### /design/flow/design.v
`timescale 10ns / 10ns
module alu (alu_out, data_in, enable_param_1, enable_param_2, enable_out, opcode, clock, reset);
  output[15:0] alu_out;
  input[15:0] data_in;
  input enable_param_1;
  input enable_param_2;
  input enable_out;
  input[2:0] opcode;
  input clock;
  input reset;
  reg[15:0] alu_out;
  reg[15:0] param_1;
  reg[15:0] param_2;
  always @(posedge clock)
    begin
      if (reset)
      begin
        param_1 = 16'd0;
        param_2 = 16'd0;
        alu_out = 16'dz;
      end
      else
      begin
        if (enable_param_1)
          param_1 = data_in;
        if (enable_param_2)
          param_2 = data_in;
        if (enable_out)
        begin
          case (opcode)
          3'b000:  
            alu_out = param_1 + param_2;
          3'b001:  
            alu_out = param_1 - param_2;
          3'b010:  
            alu_out = ~param_1;
          3'b011:  
            alu_out = param_1 & param_2;
          3'b100:  
            alu_out = param_1 | param_2;
          3'b101:  
            alu_out = param_1 ^ param_2;
          3'b110:  
            alu_out = param_1 ~^ param_2;
          default: alu_out = 16'dZ;
          endcase
        end
        else
          alu_out = 16'dZ;
      end
    end
endmodule
### /design/flow/run.sh
#!/bin/bash
# OpenROAD 26Q1-2900-gdf79404cd8, Yosys 0.63+post, stock flow scripts
make -C /OpenROAD-flow-scripts/flow DESIGN_CONFIG=/design/flow/config.mk WORK_HOME=/design/flow/orfs finish
### /design/flow/config.mk
export PLATFORM = sky130hd
export DESIGN_NAME = alu
export DESIGN_NICKNAME = alu
export VERILOG_FILES = /design/flow/design.v
export SDC_FILE = /design/flow/constraint.sdc
export NUM_CORES = 4
export LEC_CHECK = 1
export CORE_UTILIZATION = 50
### /design/flow/constraint.sdc
current_design alu

set clk_period 9.0
set clk_io_pct 0.2

create_clock -name clk0 -period $clk_period [get_ports {clock}]

set non_clock_inputs [all_inputs -no_clocks]
set_input_delay [expr $clk_period * $clk_io_pct] -clock clk0 $non_clock_inputs
set_output_delay [expr $clk_period * $clk_io_pct] -clock clk0 [all_outputs]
—————
DIRECTIONS FOR THIS TASK »
All that should be returned is the run of lines from the one with "### /design/flow/run.sh" to the last line of the material above, copied exactly.

SOLUTION »
### /design/flow/run.sh
#!/bin/bash
# OpenROAD 26Q1-2900-gdf79404cd8, Yosys 0.63+post, stock flow scripts
make -C /OpenROAD-flow-scripts/flow DESIGN_CONFIG=/design/flow/config.mk WORK_HOME=/design/flow/orfs finish
### /design/flow/config.mk
export PLATFORM = sky130hd
export DESIGN_NAME = alu
export DESIGN_NICKNAME = alu
export VERILOG_FILES = /design/flow/design.v
export SDC_FILE = /design/flow/constraint.sdc
export NUM_CORES = 4
export LEC_CHECK = 1
export CORE_UTILIZATION = 50
### /design/flow/constraint.sdc
current_design alu

set clk_period 9.0
set clk_io_pct 0.2

create_clock -name clk0 -period $clk_period [get_ports {clock}]

set non_clock_inputs [all_inputs -no_clocks]
set_input_delay [expr $clk_period * $clk_io_pct] -clock clk0 $non_clock_inputs
set_output_delay [expr $clk_period * $clk_io_pct] -clock clk0 [all_outputs]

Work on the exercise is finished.